The presence or absence of corrosion was determined by observing the surface of the magneto-optical recording medium using an optical microscope. In addition, as comparative samples, one with the structure shown in FIG. 2 without any protective film (Comparative Example 1), and one with the structure shown in FIG. 3 using Si02 as a protective film (Comparative Example 2) were used. The results of the corrosion test are shown in Table 1.

Table 1 The gist of the present invention is a magneto-optical recording medium 1 consisting of a magnetic thin film that exerts a magnetic anisotropic force in the direction perpendicular to the substrate and the film surface, and a carbon protective film having a dense structure. It also makes it possible to prevent the permeation of moisture. Therefore, it is possible to adopt various configurations without departing from this spirit. For example, in order to emphasize the Kerr effect, a dielectric film is sandwiched between the substrate 1 and the magnetic thin film 2 shown in FIG.
It is also possible to have a configuration in which a reflective film or a dielectric film and a reflective film are sandwiched between .

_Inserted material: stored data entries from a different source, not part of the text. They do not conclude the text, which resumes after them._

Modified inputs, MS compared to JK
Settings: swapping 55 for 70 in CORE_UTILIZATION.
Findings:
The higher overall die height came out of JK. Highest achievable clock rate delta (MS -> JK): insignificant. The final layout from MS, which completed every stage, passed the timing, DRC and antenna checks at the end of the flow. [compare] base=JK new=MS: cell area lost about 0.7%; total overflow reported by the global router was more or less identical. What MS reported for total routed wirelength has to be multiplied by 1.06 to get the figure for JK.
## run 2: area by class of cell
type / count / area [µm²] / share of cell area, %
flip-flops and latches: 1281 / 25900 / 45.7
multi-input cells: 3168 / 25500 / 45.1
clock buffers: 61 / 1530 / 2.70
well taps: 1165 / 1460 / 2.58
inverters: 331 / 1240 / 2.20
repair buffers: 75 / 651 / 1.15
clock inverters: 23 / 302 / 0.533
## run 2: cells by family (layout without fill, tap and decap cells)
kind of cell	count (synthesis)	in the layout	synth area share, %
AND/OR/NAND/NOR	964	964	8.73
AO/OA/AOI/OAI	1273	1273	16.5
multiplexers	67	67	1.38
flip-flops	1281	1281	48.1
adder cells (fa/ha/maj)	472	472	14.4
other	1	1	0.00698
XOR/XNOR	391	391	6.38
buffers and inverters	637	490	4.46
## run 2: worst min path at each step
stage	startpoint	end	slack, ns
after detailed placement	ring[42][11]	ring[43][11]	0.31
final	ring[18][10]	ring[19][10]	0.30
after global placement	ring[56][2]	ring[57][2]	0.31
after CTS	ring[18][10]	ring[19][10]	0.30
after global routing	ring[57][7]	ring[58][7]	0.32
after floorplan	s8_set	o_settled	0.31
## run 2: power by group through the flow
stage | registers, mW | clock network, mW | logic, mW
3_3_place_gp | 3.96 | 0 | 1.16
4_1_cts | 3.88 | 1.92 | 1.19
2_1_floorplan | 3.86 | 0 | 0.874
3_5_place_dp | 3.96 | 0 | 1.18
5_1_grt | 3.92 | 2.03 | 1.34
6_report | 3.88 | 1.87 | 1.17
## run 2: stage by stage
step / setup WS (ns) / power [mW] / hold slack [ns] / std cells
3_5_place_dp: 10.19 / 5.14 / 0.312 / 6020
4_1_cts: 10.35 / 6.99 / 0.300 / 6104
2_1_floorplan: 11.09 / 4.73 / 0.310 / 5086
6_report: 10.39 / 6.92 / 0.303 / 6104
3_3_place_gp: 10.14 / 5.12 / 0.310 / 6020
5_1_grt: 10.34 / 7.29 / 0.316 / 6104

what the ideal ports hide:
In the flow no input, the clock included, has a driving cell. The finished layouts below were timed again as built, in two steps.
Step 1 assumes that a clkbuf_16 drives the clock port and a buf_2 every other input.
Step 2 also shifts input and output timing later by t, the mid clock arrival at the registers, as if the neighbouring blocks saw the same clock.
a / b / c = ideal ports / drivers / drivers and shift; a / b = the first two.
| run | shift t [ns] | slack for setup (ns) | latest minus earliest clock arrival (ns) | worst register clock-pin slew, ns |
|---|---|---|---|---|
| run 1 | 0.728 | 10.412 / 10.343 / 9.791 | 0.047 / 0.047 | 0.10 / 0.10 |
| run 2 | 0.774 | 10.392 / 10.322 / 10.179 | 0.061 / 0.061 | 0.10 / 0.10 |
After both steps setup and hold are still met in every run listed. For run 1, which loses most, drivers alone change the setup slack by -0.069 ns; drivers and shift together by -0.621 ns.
Background: an optimization exercise with open tools, aiming at small area, a short achievable clock period and few clock cycles per item. Do not read the settings as production practice.
The RTL of this run was laid out without a check of its function.

==> design/flow/design.v <==
module aes_sbox (
    input  wire [7:0] a,
    output reg  [7:0] y
);
    always @(*) begin
        case (a)
            8'h00: y = 8'h63;
            8'h01: y = 8'h7c;
            8'h02: y = 8'h77;
            8'h03: y = 8'h7b;
            8'h04: y = 8'hf2;
            8'h05: y = 8'h6b;
            8'h06: y = 8'h6f;
            8'h07: y = 8'hc5;
            8'h08: y = 8'h30;
            8'h09: y = 8'h01;
            8'h0a: y = 8'h67;
            8'h0b: y = 8'h2b;
            8'h0c: y = 8'hfe;
            8'h0d: y = 8'hd7;
            8'h0e: y = 8'hab;
            8'h0f: y = 8'h76;
            8'h10: y = 8'hca;
            8'h11: y = 8'h82;
            8'h12: y = 8'hc9;
            8'h13: y = 8'h7d;
            8'h14: y = 8'hfa;
            8'h15: y = 8'h59;
            8'h16: y = 8'h47;
            8'h17: y = 8'hf0;
            8'h18: y = 8'had;
            8'h19: y = 8'hd4;
            8'h1a: y = 8'ha2;
            8'h1b: y = 8'haf;
            8'h1c: y = 8'h9c;
            8'h1d: y = 8'ha4;
            8'h1e: y = 8'h72;
            8'h1f: y = 8'hc0;
            8'h20: y = 8'hb7;
            8'h21: y = 8'hfd;
            8'h22: y = 8'h93;
            8'h23: y = 8'h26;
            8'h24: y = 8'h36;
            8'h25: y = 8'h3f;
            8'h26: y = 8'hf7;
            8'h27: y = 8'hcc;
            8'h28: y = 8'h34;
            8'h29: y = 8'ha5;
            8'h2a: y = 8'he5;
            8'h2b: y = 8'hf1;
            8'h2c: y = 8'h71;
            8'h2d: y = 8'hd8;
            8'h2e: y = 8'h31;
            8'h2f: y = 8'h15;
            8'h30: y = 8'h04;
            8'h31: y = 8'hc7;
            8'h32: y = 8'h23;
            8'h33: y = 8'hc3;
            8'h34: y = 8'h18;
            8'h35: y = 8'h96;
            8'h36: y = 8'h05;
            8'h37: y = 8'h9a;
            8'h38: y = 8'h07;
            8'h39: y = 8'h12;
            8'h3a: y = 8'h80;
            8'h3b: y = 8'he2;
            8'h3c: y = 8'heb;
            8'h3d: y = 8'h27;
            8'h3e: y = 8'hb2;
            8'h3f: y = 8'h75;
            8'h40: y = 8'h09;
            8'h41: y = 8'h83;
            8'h42: y = 8'h2c;
            8'h43: y = 8'h1a;
            8'h44: y = 8'h1b;
            8'h45: y = 8'h6e;
            8'h46: y = 8'h5a;
            8'h47: y = 8'ha0;
            8'h48: y = 8'h52;
            8'h49: y = 8'h3b;
            8'h4a: y = 8'hd6;
            8'h4b: y = 8'hb3;
            8'h4c: y = 8'h29;
            8'h4d: y = 8'he3;
            8'h4e: y = 8'h2f;
            8'h4f: y = 8'h84;
            8'h50: y = 8'h53;
            8'h51: y = 8'hd1;
            8'h52: y = 8'h00;
            8'h53: y = 8'hed;
            8'h54: y = 8'h20;
            8'h55: y = 8'hfc;
            8'h56: y = 8'hb1;
            8'h57: y = 8'h5b;
            8'h58: y = 8'h6a;
            8'h59: y = 8'hcb;
            8'h5a: y = 8'hbe;
            8'h5b: y = 8'h39;
            8'h5c: y = 8'h4a;
            8'h5d: y = 8'h4c;
            8'h5e: y = 8'h58;
            8'h5f: y = 8'hcf;
            8'h60: y = 8'hd0;
            8'h61: y = 8'hef;
            8'h62: y = 8'haa;
            8'h63: y = 8'hfb;
            8'h64: y = 8'h43;
            8'h65: y = 8'h4d;
            8'h66: y = 8'h33;
            8'h67: y = 8'h85;
            8'h68: y = 8'h45;
            8'h69: y = 8'hf9;
            8'h6a: y = 8'h02;
            8'h6b: y = 8'h7f;
            8'h6c: y = 8'h50;
            8'h6d: y = 8'h3c;
            8'h6e: y = 8'h9f;
            8'h6f: y = 8'ha8;
            8'h70: y = 8'h51;
            8'h71: y = 8'ha3;
            8'h72: y = 8'h40;
            8'h73: y = 8'h8f;
            8'h74: y = 8'h92;
            8'h75: y = 8'h9d;
            8'h76: y = 8'h38;
            8'h77: y = 8'hf5;
            8'h78: y = 8'hbc;
            8'h79: y = 8'hb6;
            8'h7a: y = 8'hda;
            8'h7b: y = 8'h21;
            8'h7c: y = 8'h10;
            8'h7d: y = 8'hff;
            8'h7e: y = 8'hf3;
            8'h7f: y = 8'hd2;
            8'h80: y = 8'hcd;
            8'h81: y = 8'h0c;
            8'h82: y = 8'h13;
            8'h83: y = 8'hec;
            8'h84: y = 8'h5f;
            8'h85: y = 8'h97;
            8'h86: y = 8'h44;
            8'h87: y = 8'h17;
            8'h88: y = 8'hc4;
            8'h89: y = 8'ha7;
            8'h8a: y = 8'h7e;
            8'h8b: y = 8'h3d;
            8'h8c: y = 8'h64;
            8'h8d: y = 8'h5d;
            8'h8e: y = 8'h19;
            8'h8f: y = 8'h73;
            8'h90: y = 8'h60;
            8'h91: y = 8'h81;
            8'h92: y = 8'h4f;
            8'h93: y = 8'hdc;
            8'h94: y = 8'h22;
            8'h95: y = 8'h2a;
            8'h96: y = 8'h90;
            8'h97: y = 8'h88;
            8'h98: y = 8'h46;
            8'h99: y = 8'hee;
            8'h9a: y = 8'hb8;
            8'h9b: y = 8'h14;
            8'h9c: y = 8'hde;
            8'h9d: y = 8'h5e;
            8'h9e: y = 8'h0b;
            8'h9f: y = 8'hdb;
            8'ha0: y = 8'he0;
            8'ha1: y = 8'h32;
            8'ha2: y = 8'h3a;
            8'ha3: y = 8'h0a;
            8'ha4: y = 8'h49;
            8'ha5: y = 8'h06;
            8'ha6: y = 8'h24;
            8'ha7: y = 8'h5c;
            8'ha8: y = 8'hc2;
            8'ha9: y = 8'hd3;
            8'haa: y = 8'hac;
            8'hab: y = 8'h62;
            8'hac: y = 8'h91;
            8'had: y = 8'h95;
            8'hae: y = 8'he4;
            8'haf: y = 8'h79;
            8'hb0: y = 8'he7;
            8'hb1: y = 8'hc8;
            8'hb2: y = 8'h37;
            8'hb3: y = 8'h6d;
            8'hb4: y = 8'h8d;
            8'hb5: y = 8'hd5;
            8'hb6: y = 8'h4e;
            8'hb7: y = 8'ha9;
            8'hb8: y = 8'h6c;
            8'hb9: y = 8'h56;
            8'hba: y = 8'hf4;
            8'hbb: y = 8'hea;
            8'hbc: y = 8'h65;
            8'hbd: y = 8'h7a;
            8'hbe: y = 8'hae;
            8'hbf: y = 8'h08;
            8'hc0: y = 8'hba;
            8'hc1: y = 8'h78;
            8'hc2: y = 8'h25;
            8'hc3: y = 8'h2e;
            8'hc4: y = 8'h1c;
            8'hc5: y = 8'ha6;
            8'hc6: y = 8'hb4;
            8'hc7: y = 8'hc6;
            8'hc8: y = 8'he8;
            8'hc9: y = 8'hdd;
            8'hca: y = 8'h74;
            8'hcb: y = 8'h1f;
            8'hcc: y = 8'h4b;
            8'hcd: y = 8'hbd;
            8'hce: y = 8'h8b;
            8'hcf: y = 8'h8a;
            8'hd0: y = 8'h70;
            8'hd1: y = 8'h3e;
            8'hd2: y = 8'hb5;
            8'hd3: y = 8'h66;
            8'hd4: y = 8'h48;
            8'hd5: y = 8'h03;
            8'hd6: y = 8'hf6;
            8'hd7: y = 8'h0e;
            8'hd8: y = 8'h61;
            8'hd9: y = 8'h35;
            8'hda: y = 8'h57;
            8'hdb: y = 8'hb9;
            8'hdc: y = 8'h86;
            8'hdd: y = 8'hc1;
            8'hde: y = 8'h1d;
            8'hdf: y = 8'h9e;
            8'he0: y = 8'he1;
            8'he1: y = 8'hf8;
            8'he2: y = 8'h98;
            8'he3: y = 8'h11;
            8'he4: y = 8'h69;
            8'he5: y = 8'hd9;
            8'he6: y = 8'h8e;
            8'he7: y = 8'h94;
            8'he8: y = 8'h9b;
            8'he9: y = 8'h1e;
            8'hea: y = 8'h87;
            8'heb: y = 8'he9;
            8'hec: y = 8'hce;
            8'hed: y = 8'h55;
            8'hee: y = 8'h28;
            8'hef: y = 8'hdf;
            8'hf0: y = 8'h8c;
            8'hf1: y = 8'ha1;
            8'hf2: y = 8'h89;
            8'hf3: y = 8'h0d;
            8'hf4: y = 8'hbf;
            8'hf5: y = 8'he6;
            8'hf6: y = 8'h42;
            8'hf7: y = 8'h68;
            8'hf8: y = 8'h41;
            8'hf9: y = 8'h99;
            8'hfa: y = 8'h2d;
            8'hfb: y = 8'h0f;
            8'hfc: y = 8'hb0;
            8'hfd: y = 8'h54;
            8'hfe: y = 8'hbb;
            8'hff: y = 8'h16;
            default: y = 8'h00;
        endcase
    end
endmodule
Context: an optimization exercise on an open-source flow, tuned for small area. The choices shown serve that exercise and are no tape-out recipe. Function was checked by simulation only, so behaviour that the tests miss may differ from the original. Power figures rest on the tool's default switching activity, not on a simulated workload.

### flow/run.sh
#!/bin/bash
# synth_recipe.tcl (not shown) runs the flow's synth.tcl, then flattens the netlist and writes it again
# the make line also repeats each setting of config.mk as NAME=value (left out here)
make -C /OpenROAD-flow-scripts/flow DESIGN_CONFIG=/design/flow/config.mk WORK_HOME=/design/flow/orfs CLKGATE_MAP_FILE= SYNTH_SCRIPT=/design/flow/synth_recipe.tcl finish
### flow/config.mk
export PLATFORM = sky130hd
export DESIGN_NAME = qe_unit
export DESIGN_NICKNAME = qe_unit
export VERILOG_FILES = /design/flow/design.v
export SDC_FILE = /design/flow/constraint.sdc
export NUM_CORES = 4
export LEC_CHECK = 0
export CAP_MARGIN = 10
export CORE_MARGIN = 2
export CORE_UTILIZATION = 40
export CTS_BUF_LIST = sky130_fd_sc_hd__clkbuf_8
export CTS_CLUSTER_DIAMETER = 60
export CTS_CLUSTER_SIZE = 12
export SLEW_MARGIN = 10
export SYNTH_HIERARCHICAL = 1
export SYNTH_MINIMUM_KEEP_SIZE = 0
### flow/constraint.sdc
create_clock -name core_clock -period 10.0 [get_ports {clk}]
set_input_delay 2.0000 -clock core_clock [delete_from_list [all_inputs] [get_ports {clk}]]
set_output_delay 2.0000 -clock core_clock [all_outputs]
set_load 0.01 [all_outputs]
Context: an optimization exercise on an open-source flow, tuned for small area and a short achievable clock period. The choices shown serve that exercise and are no tape-out recipe.
No functional check of the RTL was part of any run shown here.
Power and IR drop assume default switching activity.

--- run.sh ---
#!/bin/bash
# synth_recipe.tcl (not shown) runs the flow's synth.tcl, then flattens the netlist and writes it again
# the make line also repeats each setting of config.mk as NAME=value (left out here)
make -C /OpenROAD-flow-scripts/flow DESIGN_CONFIG=/design/flow/config.mk WORK_HOME=/design/flow/orfs CLKGATE_MAP_FILE= SYNTH_SCRIPT=/design/flow/synth_recipe.tcl finish
--- config.mk ---
export PLATFORM = sky130hd
export DESIGN_NAME = map_gauntlet
export DESIGN_NICKNAME = map_gauntlet
export VERILOG_FILES = /design/flow/design.v
export SDC_FILE = /design/flow/constraint.sdc
export NUM_CORES = 4
export LEC_CHECK = 0
export CAP_MARGIN = 20
export CORE_MARGIN = 2
export CORE_UTILIZATION = 40
export SETUP_SLACK_MARGIN = 0.3
export SLEW_MARGIN = 20
--- constraint.sdc ---
create_clock -name core_clock -period 10.0 [get_ports {clk}]
set_input_delay 2.0000 -clock core_clock [delete_from_list [all_inputs] [get_ports {clk}]]
set_output_delay 2.0000 -clock core_clock [all_outputs]
set_load 0.01 [all_outputs]
--- design.v ---
module map_gauntlet (
    input  wire         clk,
    input  wire         rst,             
    input  wire         cmt_valid,
    input  wire [2:0]   cmt_index,
    input  wire [255:0] cmt_entry,
    output reg          cmt_ack,
    output reg  [2:0]   cmt_cause,       
    input  wire         req_valid,
    input  wire [63:0]  req_addr,
    input  wire [4:0]   req_part,
    input  wire [2:0]   req_type,        
    input  wire         req_mgmt,        
    input  wire         req_restrict,    
    output reg          rsp_valid,
    output reg  [1:0]   rsp_status,      
    output reg  [2:0]   rsp_cause,
    output reg  [2:0]   rsp_index,
    output reg  [2:0]   rsp_index2,
    output reg  [2:0]   rsp_kind,
    output reg  [12:0]  rsp_target,
    output reg  [1:0]   rsp_fwd,
    output reg  [14:0]  rsp_attr,
    output reg  [63:0]  rsp_addr
);
    localparam NENT = 8;
    localparam ST_HIT     = 2'd0;
    localparam ST_MISS    = 2'd1;
    localparam ST_OVERLAP = 2'd2;
    localparam ST_DENY    = 2'd3;
    localparam K_PORT   = 3'd0;
    localparam K_MCAST  = 3'd1;
    localparam K_ENGINE = 3'd2;
    localparam K_LOCAL  = 3'd3;
    localparam K_DROP   = 3'd4;
    integer i, j;
    wire        e_valid  = cmt_entry[0];
    wire [2:0]  e_kind   = cmt_entry[3:1];
    wire [5:0]  e_size   = cmt_entry[9:4];
    wire [1:0]  e_fwd    = cmt_entry[11:10];
    wire [51:0] e_base   = cmt_entry[63:12];
    wire [63:0] e_xlate  = cmt_entry[127:64];
    wire [12:0] e_target = cmt_entry[236:224];
    wire [51:0] e_pmask = ~({52{1'b1}} << (e_size - 6'd12));
    wire [19:0] e_lo_a   = e_base[19:0] | e_pmask[19:0];
    wire        e_carry  = (e_xlate[31:12] > ~e_lo_a);
    wire        e_lbig   = (e_base[51:20] != 32'd0) || (e_xlate[63:32] != 32'd0)
                         || (e_size > 6'd32) || e_carry;
    reg [2:0] chk_cause;
    always @(*) begin
        chk_cause = 3'd0;
        if (e_valid) begin
            if (e_size < 6'd12 || e_size > 6'd52)
                chk_cause = 3'd1;
            else if ((e_base & e_pmask) != 52'd0)
                chk_cause = 3'd2;
            else if (e_kind > K_DROP || e_fwd == 2'b11)
                chk_cause = 3'd3;
            else if (e_kind == K_PORT && (e_target[6] || e_target[12:11] != 2'b00))
                chk_cause = 3'd4;
            else if (e_kind == K_LOCAL && e_target[12:3] != 10'd0)
                chk_cause = 3'd4;
            else if (e_xlate[11:0] != 12'd0)
                chk_cause = 3'd5;
            else if (e_kind == K_ENGINE && e_size != 6'd16)
                chk_cause = 3'd6;
            else if (e_kind == K_LOCAL && e_lbig)
                chk_cause = 3'd7;
        end
    end
    reg         c_we;
    reg [2:0]   c_idx;
    reg [239:0] c_data;    
    always @(posedge clk) begin
        cmt_ack   <= cmt_valid && !rst;
        cmt_cause <= chk_cause;
        c_we      <= cmt_valid && !rst && chk_cause == 3'd0;
        c_idx     <= cmt_index;
        c_data    <= {cmt_entry[255:241], cmt_entry[236:128], cmt_entry[127:64+12],
                      cmt_entry[63:0]};
    end
    reg         t_valid   [0:NENT-1];
    reg [2:0]   t_kind    [0:NENT-1];
    reg [5:0]   t_size    [0:NENT-1];
    reg [1:0]   t_fwd     [0:NENT-1];
    reg [51:0]  t_base    [0:NENT-1];    
    reg [51:0]  t_xlate   [0:NENT-1];    
    reg [31:0]  t_visible [0:NENT-1];
    reg [31:0]  t_rd      [0:NENT-1];
    reg [31:0]  t_wr      [0:NENT-1];
    reg [12:0]  t_target  [0:NENT-1];
    reg [14:0]  t_attr    [0:NENT-1];    
    always @(posedge clk) begin
        for (i = 0; i < NENT; i = i + 1) begin
            if (rst)
                t_valid[i] <= 1'b0;
            else if (c_we && c_idx == i)
                t_valid[i] <= c_data[0];
        end
    end
    always @(posedge clk) begin
        for (i = 0; i < NENT; i = i + 1) begin
            if (c_we && c_idx == i) begin
                t_kind[i]    <= c_data[3:1];
                t_size[i]    <= c_data[9:4];
                t_fwd[i]     <= c_data[11:10];
                t_base[i]    <= c_data[63:12];
                t_xlate[i]   <= c_data[115:64];
                t_visible[i] <= c_data[147:116];
                t_rd[i]      <= c_data[179:148];
                t_wr[i]      <= c_data[211:180];
                t_target[i]  <= c_data[224:212];
                t_attr[i]    <= c_data[239:225];
            end
        end
    end
    reg         q_v;
    reg [63:0]  q_addr;
    reg [4:0]   q_part;
    reg [2:0]   q_type;
    reg         q_mgmt;
    reg         q_restrict;
    always @(posedge clk) begin
        q_v        <= req_valid && !rst;
        q_addr     <= req_addr;
        q_part     <= req_part;
        q_type     <= req_type;
        q_mgmt     <= req_mgmt;
        q_restrict <= req_restrict;
    end
    reg [NENT-1:0] hit;
    reg [NENT-1:0] e_rd, e_wr;
    reg [51:0]     mask;
    always @(*) begin
        for (i = 0; i < NENT; i = i + 1) begin
            mask = ({52{1'b1}} << (t_size[i] - 6'd12));
            hit[i] = t_valid[i]
                   && ((q_addr[63:12] & mask) == t_base[i])
                   && (q_mgmt || t_visible[i][q_part]);
            e_rd[i] = t_rd[i][q_part];
            e_wr[i] = t_wr[i][q_part];
        end
    end
    reg [2:0] idx0, idx1;
    reg       none, multi;
    reg       seen;
    always @(*) begin
        idx0 = 3'd0;
        idx1 = 3'd0;
        for (i = NENT - 1; i >= 0; i = i - 1) begin
            if (hit[i]) begin
                idx1 = idx0;
                idx0 = i[2:0];
            end
        end
        none  = (hit == {NENT{1'b0}});
        multi = 1'b0;
        seen  = 1'b0;
        for (i = 0; i < NENT; i = i + 1) begin
            multi = multi | (seen & hit[i]);
            seen  = seen | hit[i];
        end
    end
    reg [2:0]  s_kind;
    reg [12:0] s_target;
    reg [1:0]  s_fwd;
    reg [14:0] s_attr;
    reg [51:0] s_xlate;
    reg        s_rd, s_wr;
    always @(*) begin
        s_kind = 3'd0; s_target = 13'd0; s_fwd = 2'd0; s_attr = 15'd0; s_xlate = 52'd0;
        s_rd = 1'b0; s_wr = 1'b0;
        for (i = 0; i < NENT; i = i + 1) begin
            s_kind   = s_kind   | ({3{hit[i]}}  & t_kind[i]);
            s_target = s_target | ({13{hit[i]}} & t_target[i]);
            s_fwd    = s_fwd    | ({2{hit[i]}}  & t_fwd[i]);
            s_attr   = s_attr   | ({15{hit[i]}} & t_attr[i]);
            s_xlate  = s_xlate  | ({52{hit[i]}} & t_xlate[i]);
            s_rd     = s_rd     | (hit[i] & e_rd[i]);
            s_wr     = s_wr     | (hit[i] & e_wr[i]);
        end
    end
    reg         p_v;
    reg         p_none, p_multi;
    reg [2:0]   p_idx0, p_idx1;
    reg [2:0]   p_kind;
    reg [12:0]  p_target;
    reg [1:0]   p_fwd;
    reg [14:0]  p_attr;
    reg [51:0]  p_xlate;
    reg         p_rd, p_wr;
    reg [63:0]  p_addr;
    reg [2:0]   p_type;
    reg         p_mgmt;
    reg         p_restrict;
    always @(posedge clk) begin
        p_v        <= q_v && !rst;
        p_none     <= none;
        p_multi    <= multi;
        p_idx0     <= idx0;
        p_idx1     <= idx1;
        p_kind     <= s_kind;
        p_target   <= s_target;
        p_fwd      <= s_fwd;
        p_attr     <= s_attr;
        p_xlate    <= s_xlate;
        p_rd       <= s_rd;
        p_wr       <= s_wr;
        p_addr     <= q_addr;
        p_type     <= q_type;
        p_mgmt     <= q_mgmt;
        p_restrict <= q_restrict;
    end
    reg       deny;
    reg [2:0] deny_cause;
    always @(*) begin
        deny = 1'b0;
        deny_cause = 3'd0;
        if (!p_mgmt) begin
            case (p_type)
                3'd0, 3'd1: if (!p_wr) begin deny = 1'b1; deny_cause = 3'd1; end
                3'd2:       if (!p_rd) begin deny = 1'b1; deny_cause = 3'd0; end
                3'd3:       if (!p_rd && !p_wr) begin deny = 1'b1; deny_cause = 3'd2; end
                3'd4: begin
                    if (!p_rd && !p_wr) begin deny = 1'b1; deny_cause = 3'd2; end
                    else if (!p_rd)     begin deny = 1'b1; deny_cause = 3'd0; end
                    else if (!p_wr)     begin deny = 1'b1; deny_cause = 3'd1; end
                end
                default: ;
            endcase
        end
    end
    wire        one      = !p_none && !p_multi;
    wire [2:0]  eff_kind = (p_restrict && (p_kind == K_MCAST || p_kind == K_ENGINE)) ? K_DROP : p_kind;
    wire [51:0] xl_page  = p_addr[63:12] + p_xlate;
    wire [63:0] xl_addr  = (eff_kind == K_ENGINE) ? {48'd0, p_addr[15:0]}
                                                  : {xl_page, p_addr[11:0]};
    always @(posedge clk) begin
        rsp_valid  <= p_v && !rst;
        rsp_status <= p_none ? ST_MISS : p_multi ? ST_OVERLAP : deny ? ST_DENY : ST_HIT;
        rsp_cause  <= (one && deny) ? deny_cause : 3'd0;
        rsp_index  <= p_idx0;
        rsp_index2 <= p_multi ? p_idx1 : 3'd0;
        rsp_kind   <= one ? eff_kind : 3'd0;
        rsp_target <= one ? p_target : 13'd0;
        rsp_fwd    <= one ? p_fwd    : 2'd0;
        rsp_attr   <= one ? p_attr   : 15'd0;
        rsp_addr   <= (one && !deny) ? xl_addr : p_addr;
    end
endmodule
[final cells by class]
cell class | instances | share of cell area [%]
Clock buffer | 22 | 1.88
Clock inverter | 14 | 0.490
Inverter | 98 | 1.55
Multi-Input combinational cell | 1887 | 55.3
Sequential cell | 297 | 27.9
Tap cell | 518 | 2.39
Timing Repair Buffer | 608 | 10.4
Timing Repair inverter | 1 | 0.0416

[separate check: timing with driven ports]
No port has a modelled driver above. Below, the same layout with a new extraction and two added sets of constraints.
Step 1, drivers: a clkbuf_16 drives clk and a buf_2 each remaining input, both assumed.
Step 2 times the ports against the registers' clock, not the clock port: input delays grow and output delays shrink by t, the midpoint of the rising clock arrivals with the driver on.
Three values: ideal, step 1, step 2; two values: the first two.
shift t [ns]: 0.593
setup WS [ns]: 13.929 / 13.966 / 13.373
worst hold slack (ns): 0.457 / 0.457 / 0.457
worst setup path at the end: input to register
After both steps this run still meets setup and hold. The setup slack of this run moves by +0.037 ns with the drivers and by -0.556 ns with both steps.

[Effects of the Invention] According to the present invention, since the carbon protective film has a dense structure, it prevents oxidation and corrosion of a magnetic thin film having magnetic anisotropy perpendicular to the film surface, and stabilizes recording characteristics. The advantage is that the carbon film can easily increase the temperature of the magnetic thin film because it is a material with high light absorption, and that thermal energy can be used efficiently.

[Brief explanation of the drawing]

FIG. 1 is a sectional view showing an embodiment of the present invention. Figure 2,
Fig. 3 is a cross-sectional view showing a conventional example, in which 1: substrate, 2: magnetic thin film, 3: carbon protective film, 3''
: Indicates a protective film. Figure 1 Rate 2 Figure Star 3 Figure

Claims (1)

[Claims] (1) A magneto-optical recording medium comprising a magnetic thin film formed on a substrate, characterized in that a carbon film is formed as a protective film on the magnetic thin film.